Brad: A personal level, it's, it's been highly aggregated. So if we're talking about credit card transactions, people are not seeing that you, Sean went to Home Depot and bought these five things. You know, someone is buying the fact that overall, across all US stores, home Depot sold X amount of dollars today, yesterday, a week ago.

Brad: Same with sentiment data. No one really cares. For the most part about one person's opinion. They care about the aggregate of millions of people's opinions. So those are the cases where I've seen most of the data monetized. Now on the flip side, marketing does want to know exactly who you are and they don't necessarily need to know your name, but they do need to know some way to target you.

Brad: So it might be your home address, which may be they actually have, or maybe there's a third party company that links the message they wanna send you with your address so the people marketing to you don't actually ever know your address. Even the post office does this, so keep that in mind. Then there's other cases where there's a cookie on your browser, but they don't actually know who you are.

Brad: You're just someone who plays football or likes to watch golf, and they use that information to target. They're not actually after your name and your, and your phone number necessarily.

Sean Weisbrot: All right, fair enough. Well, hopefully that makes people feel a little bit better. I do have an example where a friend of mine and I, we were talking about like dating Asian women on WhatsApp, and then he got.

Sean Weisbrot: An ad on Facebook for like asian brides.com.

Brad: I've heard similar instances of that. Facebook claims that they're not using the WhatsApp data. Some people think it's Apple listening on your, on your microphone. I, I can't speak to what they're doing. That would seem like an overreach, but certainly they're doing that in Gmail and through other mediums. So anything's possible

Sean Weisbrot: in the instance of commercial data or in marketing data. Right. So they obviously these are two separate. Spaces, do you think that people will actually get paid for the data that they put into the systems through their usage of them? Like some blockchain companies claim they're working towards?

Sean Weisbrot: Or do you think at scale it's quite nonsense and people will never see that happen?

Brad: I hate to say never, and I hate to make long-term predictions 'cause I've been wrong in many cases. But, but from where I'm sitting, it just doesn't really seem feasible unless you're providing very rich information about yourself. So, for example, if you were filling out, you know, a five page profile on your interests and your job and your job history and your salary history, then all of a sudden you are high value to target. So you could imagine getting paid enough that that would be worthwhile.

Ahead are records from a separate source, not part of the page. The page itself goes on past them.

### config.mk
export PLATFORM = sky130hd
export DESIGN_NAME = mpool_front
export DESIGN_NICKNAME = d
export VERILOG_FILES = /design/src/sv/mpool_pkg.sv /design/src/sv/mpool_front.sv
export SDC_FILE = /design/constraint.sdc
export NUM_CORES = 1
export LEC_CHECK = 0
export ABC_AREA = 1
export BUFFER_PORTS_ARGS = -buffer_cell sky130_fd_sc_hd__buf_2
export CAP_MARGIN = 20
export CORE_ASPECT_RATIO = 1.4
export CORE_UTILIZATION = 54
export CTS_CLUSTER_SIZE = 12
export DETAILED_ROUTE_END_ITERATION = 8
export PLACE_DENSITY = 0.79
export SETUP_SLACK_MARGIN = 0.4
export SYNTH_ARGS = -nofsm -noshare
export SYNTH_HDL_FRONTEND = slang
export SYNTH_SLANG_ARGS = --single-unit
### constraint.sdc
create_clock -name clk_i -period 3.44 [get_ports clk_i]
set_input_delay 0.344 -clock clk_i [delete_from_list [all_inputs] [get_ports clk_i]]
set_output_delay 0.344 -clock clk_i [all_outputs]
set_load 0.02 [all_outputs]
### src/sv/mpool_pkg.sv
// shared types, constants and register codes of the 3x3 stride-2 max pooling block
package mpool_pkg;

  // default parameter values
  localparam int DATA_WIDTH_DEF = 16;
  localparam int MAX_COLS_DEF   = 256;

  // configuration port
  localparam int CFG_IDX_W  = 2;
  localparam int CFG_DATA_W = 11;

  // register field widths
  localparam int ROWS_W     = 11;
  localparam int COLS_CFG_W = 9;
  localparam int CHANS_W    = 11;

  // effective column count, wide enough for the largest MAX_COLS
  localparam int COLS_W = 13;

  // position counters
  localparam int ROW_CNT_W  = 10;
  localparam int CHAN_CNT_W = 10;

  // size limits
  localparam logic [ROWS_W-1:0]  MAX_ROWS  = 11'd1024;
  localparam logic [CHANS_W-1:0] MAX_CHANS = 11'd1024;

  // register reset values
  localparam logic [ROWS_W-1:0]     IN_ROWS_RST      = 11'd32;
  localparam logic [COLS_CFG_W-1:0] IN_COLS_RST      = 9'd32;
  localparam logic [CHANS_W-1:0]    NUM_CHANNELS_RST = 11'd16;

  // register indexes
  typedef enum logic [CFG_IDX_W-1:0] {
    REG_IN_ROWS      = 2'd0,
    REG_IN_COLS      = 2'd1,
    REG_NUM_CHANNELS = 2'd2
  } cfg_reg_e;

  // effective plane geometry
  typedef struct packed {
    logic [ROWS_W-1:0]  rows;
    logic [COLS_W-1:0]  cols;
    logic [CHANS_W-1:0] chans;
  } sizes_t;

  // per-pixel control handed from the front end to the vertical stage
  typedef struct packed {
    logic have_h;    // a row maximum for one output column is ready
    logic odd_row;   // odd input row: read-modify-write of the band entry
    logic read_en;   // band entry must be read
    logic rd_bank;   // bank that is read
    logic wr_bank;   // bank that is written
    logic emit;      // this pixel closes a window
    logic map_end;   // last window of the whole map
  } row_ctrl_t;

endpackage

### src/sv/mpool_front.sv
// position counters and horizontal running maximum, one pixel per accepted transaction
module mpool_front #(
  parameter int DATA_WIDTH = mpool_pkg::DATA_WIDTH_DEF,
  parameter int MAX_COLS   = mpool_pkg::MAX_COLS_DEF
) (
  input  logic                           clk_i,
  input  logic                           rst_ni,
  input  logic                           accept_i,
  input  logic signed [DATA_WIDTH-1:0]   pixel_i,
  input  mpool_pkg::sizes_t              sizes_i,
  output mpool_pkg::row_ctrl_t           ctrl_o,
  output logic [DATA_WIDTH-2:0]          hval_o,
  output logic [$clog2(MAX_COLS/2)-1:0]  oc_o
);
  import mpool_pkg::*;

  localparam int CW   = $clog2(MAX_COLS);
  localparam int OC_W = $clog2(MAX_COLS/2);
  localparam int PW   = DATA_WIDTH - 1;
  localparam logic [CW-1:0] BANK_DEPTH = CW'(MAX_COLS/2);

  logic [ROW_CNT_W-1:0]  row_count_q, row_count_d;
  logic [CW-1:0]         col_count_q, col_count_d;
  logic [CHAN_CNT_W-1:0] chan_count_q, chan_count_d;
  logic [PW-1:0]         horiz_run_max_q, horiz_run_max_d;

  logic [ROW_CNT_W-1:0]  r;
  logic [CW-1:0]         c;
  logic [CHAN_CNT_W-1:0] ch;
  logic                  last_row, last_col, last_chan;
  logic [PW-1:0]         px;
  logic [PW-1:0]         run_px_max;
  logic                  have_h;
  logic [CW-1:0]         oc_full;

  // positions restart when they sit at or beyond the current size
  always_comb begin
    r  = (({1'b0, row_count_q} >= sizes_i.rows)) ? '0 : row_count_q;
    c  = (({{(COLS_W-CW){1'b0}}, col_count_q} >= sizes_i.cols)) ? '0 : col_count_q;
    ch = (({1'b0, chan_count_q} >= sizes_i.chans)) ? '0 : chan_count_q;
  end

  assign last_row  = ({1'b0, r} == sizes_i.rows - ROWS_W'(1));
  assign last_col  = ({{(COLS_W-CW){1'b0}}, c} == sizes_i.cols - COLS_W'(1));
  assign last_chan = ({1'b0, ch} == sizes_i.chans - CHANS_W'(1));

  // negative samples count as zero
  assign px         = pixel_i[DATA_WIDTH-1] ? '0 : pixel_i[PW-1:0];
  assign run_px_max = (horiz_run_max_q > px) ? horiz_run_max_q : px;

  // horizontal stage: one row maximum per output column
  always_comb begin
    horiz_run_max_d = horiz_run_max_q;
    hval_o          = '0;
    have_h          = 1'b0;
    if (c == '0) begin
      horiz_run_max_d = px;
    end else if (!c[0]) begin
      hval_o          = run_px_max;
      have_h          = 1'b1;
      horiz_run_max_d = px;
    end else begin
      horiz_run_max_d = run_px_max;
      if (last_col) begin
        hval_o = run_px_max;
        have_h = 1'b1;
      end
    end
  end

  // output column and band addressing
  always_comb begin
    oc_full = last_col ? (c >> 1) : ((c >> 1) - CW'(1));
    if (oc_full >= BANK_DEPTH) oc_full = '0;
  end
  assign oc_o = oc_full[OC_W-1:0];

  always_comb begin
    ctrl_o.have_h  = have_h;
    ctrl_o.odd_row = r[0];
    ctrl_o.read_en = have_h && (r != '0);
    ctrl_o.rd_bank = r[0] ? r[1] : !r[1];
    ctrl_o.wr_bank = r[1];
    ctrl_o.emit    = have_h && (r != '0) && (!r[0] || last_row);
    ctrl_o.map_end = last_row && last_col && last_chan;
  end

  // position advance
  always_comb begin
    row_count_d  = r;
    col_count_d  = c + CW'(1);
    chan_count_d = ch;
    if (last_col) begin
      col_count_d = '0;
      if (last_row) begin
        row_count_d  = '0;
        chan_count_d = last_chan ? '0 : ch + CHAN_CNT_W'(1);
      end else begin
        row_count_d = r + ROW_CNT_W'(1);
      end
    end
  end

  always_ff @(posedge clk_i or negedge rst_ni) begin
    if (!rst_ni) begin
      row_count_q     <= '0;
      col_count_q     <= '0;
      chan_count_q    <= '0;
      horiz_run_max_q <= '0;
    end else if (accept_i) begin
      row_count_q     <= row_count_d;
      col_count_q     <= col_count_d;
      chan_count_q    <= chan_count_d;
      horiz_run_max_q <= horiz_run_max_d;
    end
  end

endmodule

==> reports/results.ini <==
[floorplan]
fp.dieH_um = 129
core_um2 = 11300
io_pins = 83
rows = 46
start_util = 0.552
die_w_um = 92.7
dieArea_um2 = 12000

[timing]
setup_violations = 0
rsz0062_at_grt = true
max_freq_mhz = 304
worst_pin_slew_ns = 0.682
slew_headroom = 0.543
hold_viol = 0
min_period_ns = 3.29
skew_ns = 0.00646
final.period_utilization = 0.955
drv_slew = 0

[yosys]
yosys_warnings = 0
avgSynthCellArea_um2 = 6.34
seq_area_frac_synth = 0.173
syn-cell-area_um2 = 6220
synth_fp_nets = 1087
ys_seq_elements = 43
synthDistinctLibCells = 43
netlist_instances = 982

[routing]
postRouteAntennaNets = 0
top_layer = met4
vias = 6929
dr.pass1.iters = 9
routedWlPerCell_um = 15.2
m1WireLength_mm = 7.04
wl_met3_um = 829
drtIter0Drc = 469
drcViolationCount = 1
wl_met2_mm = 9.92
viasPerCell = 5.53
wl_mm = 19.1

[power]
ir_worst_vdd_uv = 411
p_leak_nw = 4.17
p_per_area_nw_per_um2 = 462

[setup_path]
crit_chain = ha_4, inv_1, nor2_2, nand3_2, nor2_8, nand2_8, buf_4, nand4_4, buf_4, ha_1, nand3_1, nor2_2, a21oi_4, buf_12, inv_8, nor2_4, buf_6
path_max_fanout = 8
startpoint = col_count_q[7]
crit_family = simple AND/OR/NAND/NOR gates
path_class = reg -> out
arrival_ns = 2.94
crit_buf_inv = 6
critical_path.startpoint_type = flop
timing.rr.start = col_count_q[4]
crit_required_ns = 3.10
worst_path_max_delay_cell = dfrtp_1
slowest_delay_ns = 0.41
end_kind = output pin

[layout]
diodes = 0
layout_commonest_cell = nand2_1
most-common-layout-cells = nand2_1, inv_1, nor2_1
drive_gt1_frac = 0.263
design_area_um2 = 7830
fillerInstances = 974
final_util = 0.694
multi_input_area_um2 = 4770
syn2layout_area_growth_pct = 25.9
fin_nets = 1213
final-seq-area_um2 = 1080

[cts]
cts_sinks = 43
tritoncts = yes
clk_path_buf_depth = 2
path_clk_slew_ns = 0.06
clock-root-buffer = clkbuf_16
clkLatencyLatePin_ns = 0.29
numCtsBuffers = 5
htreeDepth = 2

[placed_design]
hpwl_mm = 14.1
place_area_um2 = 6810
io_buffers = 82
place_congestion = 1.07

[global_routing]
grt_pass1_wl_mm = 29.4
grt_pass1_vias = 6574
antenna_found_initial = 0
grt-ovfl-total = 0
grt_use_total = 0.307
grt_max_degree = 44

[outcome]
status = finished with violations
violations = design-rule violations

[job]
drv_cap = 0

[worst_hold_path]
hp-class = in -> async

synth_stat cells, drive strengths merged:
master / number / area share
nor2: 124 / 0.10
o21bai: 2 / 0.0024
buf: 12 / 0.017
dfrtp: 43 / 0.17
nand3: 92 / 0.090
ha: 51 / 0.10
nand3b: 4 / 0.0048
o21a: 1 / 0.0012
nand2: 301 / 0.19
o211ai: 2 / 0.0024
nor4: 1 / 0.0010
clkinv: 1 / 0.00060
nor3: 18 / 0.017
o22ai: 2 / 0.0020
a21boi: 2 / 0.0024
inv: 151 / 0.091
a22o: 14 / 0.020
o21ai: 49 / 0.039
xnor2: 4 / 0.0056
xor2: 30 / 0.046
a21oi: 36 / 0.036
nand4: 31 / 0.046
clkbuf: 11 / 0.0066
metrics by stage:
step	power, mW	setup slack (ns)	TNS [ns]	std cells	hold WS [ns]
3_3_place_gp	2.59	-0.00129	-0.00129	1204	0.502
4_1_cts	3.24	0.156	0	1221	0.251
5_1_grt	3.85	0.0178	0	1253	0.431
3_5_place_dp	2.62	0.0222	0	1204	0.501
2_1_floorplan	2.12	0.490	0	982	0.0484
6_report	3.61	0.153	0	1253	0.412
cells by family (layout without fill, tap and decap cells):
group / Yosys count / after routing / share of synthesized area
simple gates: 571 / 572 / 0.452
compound gates: 108 / 108 / 0.105
fa+ha+maj: 51 / 51 / 0.103
buf+inv: 175 / 301 / 0.116
xor+xnor: 34 / 34 / 0.0515
flops: 43 / 43 / 0.173
path summary, 6_finish.rpt:
check,to,slack [ns],cells after the start
max,hval_o[8],0.15,17
min reg2reg,chan_count_q[2],0.52,2
min in group clk_i,horiz_run_max_q[0],0.51,5
max reg2reg,horiz_run_max_q[4],0.39,14
min,horiz_run_max_q[11],0.41,2
max in group asynchronous,row_count_q[6],2.56,3
repair_timing:
item,CTS,global route
hold buffers,0,1
hold endpoints to repair,0,5
setup endpoints to repair,35,58
setup buffers,8,29
pin swaps,14,30
resized for setup,49,95
gates cloned,1,1
flip-flops by register name (all words and copies together) (netlist names):
signal           flops
horiz_run_max_q     15
chan_count_q        10
row_count_q         10
col_count_q          8
where the power goes:
| part | switching (mW) | internal, mW |
|---|---|---|
| sequential | 0.110 | 0.605 |
| clock | 0.208 | 0.268 |
| combinational | 1.44 | 0.980 |
| total | 1.76 | 1.85 |
routing by layer:
| metal | vias to the layer above | GRT usage |
|---|---|---|
| li1 | 3417 | - |
| met3 | 105 | 0.0311 |
| met4 | 0 | 0.183 |
| met1 | 3140 | 0.314 |
| met2 | 267 | 0.595 |
| met5 | - | 0 |
worst reg2reg max path: stages, from the launching register on:
cell     delay, ns
dfrtp_2       0.45
ha_4          0.28
a21oi_2       0.20
nand3_4       0.14
nand2_8       0.15
buf_4         0.15
nand4_4       0.11
buf_4         0.17
ha_1          0.17
nand3_1       0.12
nor2_2        0.09
nor2_2        0.36
buf_4         0.26
nand2_1       0.08
a22o_1        0.22
area by class of cell:
type / instances / area share
repair buffers: 140 / 0.136
multi-input cells: 765 / 0.609
clock buffers: 6 / 0.0165
inverters: 152 / 0.0751
repair inverters: 1 / 0.00112
flip-flops and latches: 43 / 0.138
well taps: 144 / 0.0230
clock inverters: 2 / 0.00160
Note: power is estimated with default switching activity, not from simulation.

I've seen a lot of people talking about doing that.

Brad: I haven't actually seen a quality implementation so far. It doesn't mean it doesn't exist, but unless you're gonna fill out something like that, the value as an individual is pretty low. And the complexity to actually aggregate that many people. Is extremely high. So it would be an enormous challenge, I think, to do that.

Brad: I think that the marketing ecosystem would love if there was a company that was doing that well and, and was actually paying people a, a rate that, that it made sense for them to participate. You know, the, the problem is whenever you recruit people for anything, you, you introduce a bias. If you are paying people to do something, you are enticing people that that amount of money is worthwhile.

Brad: Those people don't mind giving up information about themselves, and that's one type of person. There's lots of types of people, and if you only have access as a marketer to one type of person, unless it's exactly who you want, that audience isn't that valuable to you. You know, if I'm a financial services, let's say I'm a an investment analyst, I can't really use that panel's behavior to predict many things because of the inherent biases in it.

Brad: That's a really good point. I had never thought of it like that. Yeah. The biasing problem comes up over and over again.

Sean Weisbrot: It's something really common in psychology, but I, I never really put those two concepts together, like psychology and data.

Brad: Yeah. I mean, it's been a problem historically for many studies, you know, forgetting about the internet and the, the kind of data I'm talking about, but it, but you know, whether it's medical studies, it's behavioral studies, the, the biggest risk is that you introduce a bias that you're not aware of.

Brad: And, and many of these studies, you know, are, are taken as truth for decades until someone uncovers that there actually was a massive bias. How these panels were collected in how the test was done and how the questions were asked. And so you later find out that you haven't learned anything about the thing you were testing.

Sean Weisbrot: Yeah. There's been people talking about cannabis and LSD and other sorts of medications that are being tested to see if there's real therapeutic benefits where. The backlash is coming from people looking at those studies and going, wait a minute, the person who did the study, it wasn't actually a double blind study, or the person funding it is like an anti-marijuana, you know, company or a senator or somebody like that.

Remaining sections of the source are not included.